======== Excerpted records

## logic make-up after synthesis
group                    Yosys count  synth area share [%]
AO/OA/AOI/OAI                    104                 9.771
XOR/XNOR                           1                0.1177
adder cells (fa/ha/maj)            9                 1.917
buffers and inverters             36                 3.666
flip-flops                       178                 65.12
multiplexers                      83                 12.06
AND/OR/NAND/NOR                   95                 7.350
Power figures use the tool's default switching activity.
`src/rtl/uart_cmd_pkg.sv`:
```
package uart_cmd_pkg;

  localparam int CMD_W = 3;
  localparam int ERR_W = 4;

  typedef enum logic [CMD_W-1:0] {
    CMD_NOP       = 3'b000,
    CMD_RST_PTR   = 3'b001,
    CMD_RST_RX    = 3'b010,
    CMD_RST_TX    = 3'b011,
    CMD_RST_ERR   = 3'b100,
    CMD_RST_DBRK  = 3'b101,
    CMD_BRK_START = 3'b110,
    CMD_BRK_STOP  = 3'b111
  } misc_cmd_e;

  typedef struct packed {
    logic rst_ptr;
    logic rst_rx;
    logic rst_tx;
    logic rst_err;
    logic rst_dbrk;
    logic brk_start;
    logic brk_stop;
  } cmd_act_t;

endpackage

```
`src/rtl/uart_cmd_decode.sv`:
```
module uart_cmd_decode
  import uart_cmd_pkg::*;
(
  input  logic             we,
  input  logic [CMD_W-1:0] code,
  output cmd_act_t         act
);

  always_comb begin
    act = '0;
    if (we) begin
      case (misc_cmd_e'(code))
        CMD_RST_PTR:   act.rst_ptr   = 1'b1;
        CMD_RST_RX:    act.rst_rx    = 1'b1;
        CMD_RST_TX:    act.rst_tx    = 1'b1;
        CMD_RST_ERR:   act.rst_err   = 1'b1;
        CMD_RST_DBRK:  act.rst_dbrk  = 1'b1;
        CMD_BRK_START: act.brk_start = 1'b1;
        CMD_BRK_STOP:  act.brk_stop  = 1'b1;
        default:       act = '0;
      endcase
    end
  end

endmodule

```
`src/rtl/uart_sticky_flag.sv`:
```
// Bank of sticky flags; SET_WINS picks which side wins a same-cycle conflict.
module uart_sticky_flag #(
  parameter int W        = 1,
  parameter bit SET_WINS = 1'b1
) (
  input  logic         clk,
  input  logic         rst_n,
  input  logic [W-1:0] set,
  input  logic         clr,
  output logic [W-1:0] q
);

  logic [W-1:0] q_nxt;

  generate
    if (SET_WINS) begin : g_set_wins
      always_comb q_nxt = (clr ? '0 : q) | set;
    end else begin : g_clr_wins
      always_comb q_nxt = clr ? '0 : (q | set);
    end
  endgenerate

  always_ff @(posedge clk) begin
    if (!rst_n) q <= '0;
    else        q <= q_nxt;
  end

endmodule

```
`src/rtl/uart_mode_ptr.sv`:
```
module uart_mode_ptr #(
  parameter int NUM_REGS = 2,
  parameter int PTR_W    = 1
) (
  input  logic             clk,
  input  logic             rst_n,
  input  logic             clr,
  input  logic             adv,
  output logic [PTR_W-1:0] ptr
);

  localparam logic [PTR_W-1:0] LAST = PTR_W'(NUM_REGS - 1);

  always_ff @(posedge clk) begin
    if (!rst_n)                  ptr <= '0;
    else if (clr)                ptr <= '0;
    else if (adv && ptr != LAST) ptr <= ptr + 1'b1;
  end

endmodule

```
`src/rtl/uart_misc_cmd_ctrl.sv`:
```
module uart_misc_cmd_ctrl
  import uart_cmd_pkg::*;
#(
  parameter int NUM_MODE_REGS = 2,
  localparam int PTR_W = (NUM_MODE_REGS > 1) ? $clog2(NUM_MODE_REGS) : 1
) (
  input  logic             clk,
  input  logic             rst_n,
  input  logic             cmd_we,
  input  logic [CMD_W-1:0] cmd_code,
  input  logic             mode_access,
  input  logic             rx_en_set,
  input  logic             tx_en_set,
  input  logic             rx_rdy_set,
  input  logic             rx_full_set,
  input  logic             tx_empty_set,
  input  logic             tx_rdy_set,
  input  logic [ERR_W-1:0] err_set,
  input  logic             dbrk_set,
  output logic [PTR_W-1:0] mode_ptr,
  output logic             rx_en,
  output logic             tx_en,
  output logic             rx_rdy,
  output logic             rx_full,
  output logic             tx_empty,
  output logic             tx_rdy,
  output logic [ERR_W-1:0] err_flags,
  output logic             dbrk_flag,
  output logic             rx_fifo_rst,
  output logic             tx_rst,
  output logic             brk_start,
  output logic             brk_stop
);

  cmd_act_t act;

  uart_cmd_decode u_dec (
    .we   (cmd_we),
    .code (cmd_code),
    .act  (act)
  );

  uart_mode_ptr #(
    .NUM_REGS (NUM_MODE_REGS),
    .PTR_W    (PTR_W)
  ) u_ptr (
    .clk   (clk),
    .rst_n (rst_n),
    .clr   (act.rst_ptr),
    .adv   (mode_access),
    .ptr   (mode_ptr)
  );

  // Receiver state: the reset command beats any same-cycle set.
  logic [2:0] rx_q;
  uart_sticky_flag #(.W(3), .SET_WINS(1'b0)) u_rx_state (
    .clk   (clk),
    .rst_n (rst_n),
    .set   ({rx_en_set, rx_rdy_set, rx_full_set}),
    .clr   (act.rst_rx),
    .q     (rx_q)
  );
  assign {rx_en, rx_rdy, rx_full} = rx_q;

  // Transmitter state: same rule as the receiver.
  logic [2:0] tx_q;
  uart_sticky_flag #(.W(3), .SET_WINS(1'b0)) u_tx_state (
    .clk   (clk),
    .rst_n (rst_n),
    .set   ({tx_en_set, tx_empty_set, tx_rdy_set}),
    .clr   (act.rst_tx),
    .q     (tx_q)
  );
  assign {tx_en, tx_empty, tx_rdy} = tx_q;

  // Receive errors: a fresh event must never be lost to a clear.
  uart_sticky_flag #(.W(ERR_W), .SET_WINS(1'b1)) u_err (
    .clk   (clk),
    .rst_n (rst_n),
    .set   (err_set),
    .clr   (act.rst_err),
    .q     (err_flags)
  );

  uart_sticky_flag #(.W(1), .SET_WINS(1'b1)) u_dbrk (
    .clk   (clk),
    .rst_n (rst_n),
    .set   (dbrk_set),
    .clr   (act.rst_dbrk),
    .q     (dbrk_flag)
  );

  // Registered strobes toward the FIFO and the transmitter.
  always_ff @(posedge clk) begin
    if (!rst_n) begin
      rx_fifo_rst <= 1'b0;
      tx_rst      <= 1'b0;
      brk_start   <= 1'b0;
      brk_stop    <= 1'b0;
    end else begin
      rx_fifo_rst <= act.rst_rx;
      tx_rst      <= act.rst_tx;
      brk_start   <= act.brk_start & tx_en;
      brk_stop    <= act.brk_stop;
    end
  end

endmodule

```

================

§ Problem
Write every entry out again, exactly as it stands.

§ Your solution
## logic make-up after synthesis
group                    Yosys count  synth area share [%]
AO/OA/AOI/OAI                    104                 9.771
XOR/XNOR                           1                0.1177
adder cells (fa/ha/maj)            9                 1.917
buffers and inverters             36                 3.666
flip-flops                       178                 65.12
multiplexers                      83                 12.06
AND/OR/NAND/NOR                   95                 7.350
Power figures use the tool's default switching activity.
`src/rtl/uart_cmd_pkg.sv`:
```
package uart_cmd_pkg;

  localparam int CMD_W = 3;
  localparam int ERR_W = 4;

  typedef enum logic [CMD_W-1:0] {
    CMD_NOP       = 3'b000,
    CMD_RST_PTR   = 3'b001,
    CMD_RST_RX    = 3'b010,
    CMD_RST_TX    = 3'b011,
    CMD_RST_ERR   = 3'b100,
    CMD_RST_DBRK  = 3'b101,
    CMD_BRK_START = 3'b110,
    CMD_BRK_STOP  = 3'b111
  } misc_cmd_e;

  typedef struct packed {
    logic rst_ptr;
    logic rst_rx;
    logic rst_tx;
    logic rst_err;
    logic rst_dbrk;
    logic brk_start;
    logic brk_stop;
  } cmd_act_t;

endpackage

```
`src/rtl/uart_cmd_decode.sv`:
```
module uart_cmd_decode
  import uart_cmd_pkg::*;
(
  input  logic             we,
  input  logic [CMD_W-1:0] code,
  output cmd_act_t         act
);

  always_comb begin
    act = '0;
    if (we) begin
      case (misc_cmd_e'(code))
        CMD_RST_PTR:   act.rst_ptr   = 1'b1;
        CMD_RST_RX:    act.rst_rx    = 1'b1;
        CMD_RST_TX:    act.rst_tx    = 1'b1;
        CMD_RST_ERR:   act.rst_err   = 1'b1;
        CMD_RST_DBRK:  act.rst_dbrk  = 1'b1;
        CMD_BRK_START: act.brk_start = 1'b1;
        CMD_BRK_STOP:  act.brk_stop  = 1'b1;
        default:       act = '0;
      endcase
    end
  end

endmodule

```
`src/rtl/uart_sticky_flag.sv`:
```
// Bank of sticky flags; SET_WINS picks which side wins a same-cycle conflict.
module uart_sticky_flag #(
  parameter int W        = 1,
  parameter bit SET_WINS = 1'b1
) (
  input  logic         clk,
  input  logic         rst_n,
  input  logic [W-1:0] set,
  input  logic         clr,
  output logic [W-1:0] q
);

  logic [W-1:0] q_nxt;

  generate
    if (SET_WINS) begin : g_set_wins
      always_comb q_nxt = (clr ? '0 : q) | set;
    end else begin : g_clr_wins
      always_comb q_nxt = clr ? '0 : (q | set);
    end
  endgenerate

  always_ff @(posedge clk) begin
    if (!rst_n) q <= '0;
    else        q <= q_nxt;
  end

endmodule

```
`src/rtl/uart_mode_ptr.sv`:
```
module uart_mode_ptr #(
  parameter int NUM_REGS = 2,
  parameter int PTR_W    = 1
) (
  input  logic             clk,
  input  logic             rst_n,
  input  logic             clr,
  input  logic             adv,
  output logic [PTR_W-1:0] ptr
);

  localparam logic [PTR_W-1:0] LAST = PTR_W'(NUM_REGS - 1);

  always_ff @(posedge clk) begin
    if (!rst_n)                  ptr <= '0;
    else if (clr)                ptr <= '0;
    else if (adv && ptr != LAST) ptr <= ptr + 1'b1;
  end

endmodule

```
`src/rtl/uart_misc_cmd_ctrl.sv`:
```
module uart_misc_cmd_ctrl
  import uart_cmd_pkg::*;
#(
  parameter int NUM_MODE_REGS = 2,
  localparam int PTR_W = (NUM_MODE_REGS > 1) ? $clog2(NUM_MODE_REGS) : 1
) (
  input  logic             clk,
  input  logic             rst_n,
  input  logic             cmd_we,
  input  logic [CMD_W-1:0] cmd_code,
  input  logic             mode_access,
  input  logic             rx_en_set,
  input  logic             tx_en_set,
  input  logic             rx_rdy_set,
  input  logic             rx_full_set,
  input  logic             tx_empty_set,
  input  logic             tx_rdy_set,
  input  logic [ERR_W-1:0] err_set,
  input  logic             dbrk_set,
  output logic [PTR_W-1:0] mode_ptr,
  output logic             rx_en,
  output logic             tx_en,
  output logic             rx_rdy,
  output logic             rx_full,
  output logic             tx_empty,
  output logic             tx_rdy,
  output logic [ERR_W-1:0] err_flags,
  output logic             dbrk_flag,
  output logic             rx_fifo_rst,
  output logic             tx_rst,
  output logic             brk_start,
  output logic             brk_stop
);

  cmd_act_t act;

  uart_cmd_decode u_dec (
    .we   (cmd_we),
    .code (cmd_code),
    .act  (act)
  );

  uart_mode_ptr #(
    .NUM_REGS (NUM_MODE_REGS),
    .PTR_W    (PTR_W)
  ) u_ptr (
    .clk   (clk),
    .rst_n (rst_n),
    .clr   (act.rst_ptr),
    .adv   (mode_access),
    .ptr   (mode_ptr)
  );

  // Receiver state: the reset command beats any same-cycle set.
  logic [2:0] rx_q;
  uart_sticky_flag #(.W(3), .SET_WINS(1'b0)) u_rx_state (
    .clk   (clk),
    .rst_n (rst_n),
    .set   ({rx_en_set, rx_rdy_set, rx_full_set}),
    .clr   (act.rst_rx),
    .q     (rx_q)
  );
  assign {rx_en, rx_rdy, rx_full} = rx_q;

  // Transmitter state: same rule as the receiver.
  logic [2:0] tx_q;
  uart_sticky_flag #(.W(3), .SET_WINS(1'b0)) u_tx_state (
    .clk   (clk),
    .rst_n (rst_n),
    .set   ({tx_en_set, tx_empty_set, tx_rdy_set}),
    .clr   (act.rst_tx),
    .q     (tx_q)
  );
  assign {tx_en, tx_empty, tx_rdy} = tx_q;

  // Receive errors: a fresh event must never be lost to a clear.
  uart_sticky_flag #(.W(ERR_W), .SET_WINS(1'b1)) u_err (
    .clk   (clk),
    .rst_n (rst_n),
    .set   (err_set),
    .clr   (act.rst_err),
    .q     (err_flags)
  );

  uart_sticky_flag #(.W(1), .SET_WINS(1'b1)) u_dbrk (
    .clk   (clk),
    .rst_n (rst_n),
    .set   (dbrk_set),
    .clr   (act.rst_dbrk),
    .q     (dbrk_flag)
  );

  // Registered strobes toward the FIFO and the transmitter.
  always_ff @(posedge clk) begin
    if (!rst_n) begin
      rx_fifo_rst <= 1'b0;
      tx_rst      <= 1'b0;
      brk_start   <= 1'b0;
      brk_stop    <= 1'b0;
    end else begin
      rx_fifo_rst <= act.rst_rx;
      tx_rst      <= act.rst_tx;
      brk_start   <= act.brk_start & tx_en;
      brk_stop    <= act.brk_stop;
    end
  end

endmodule

```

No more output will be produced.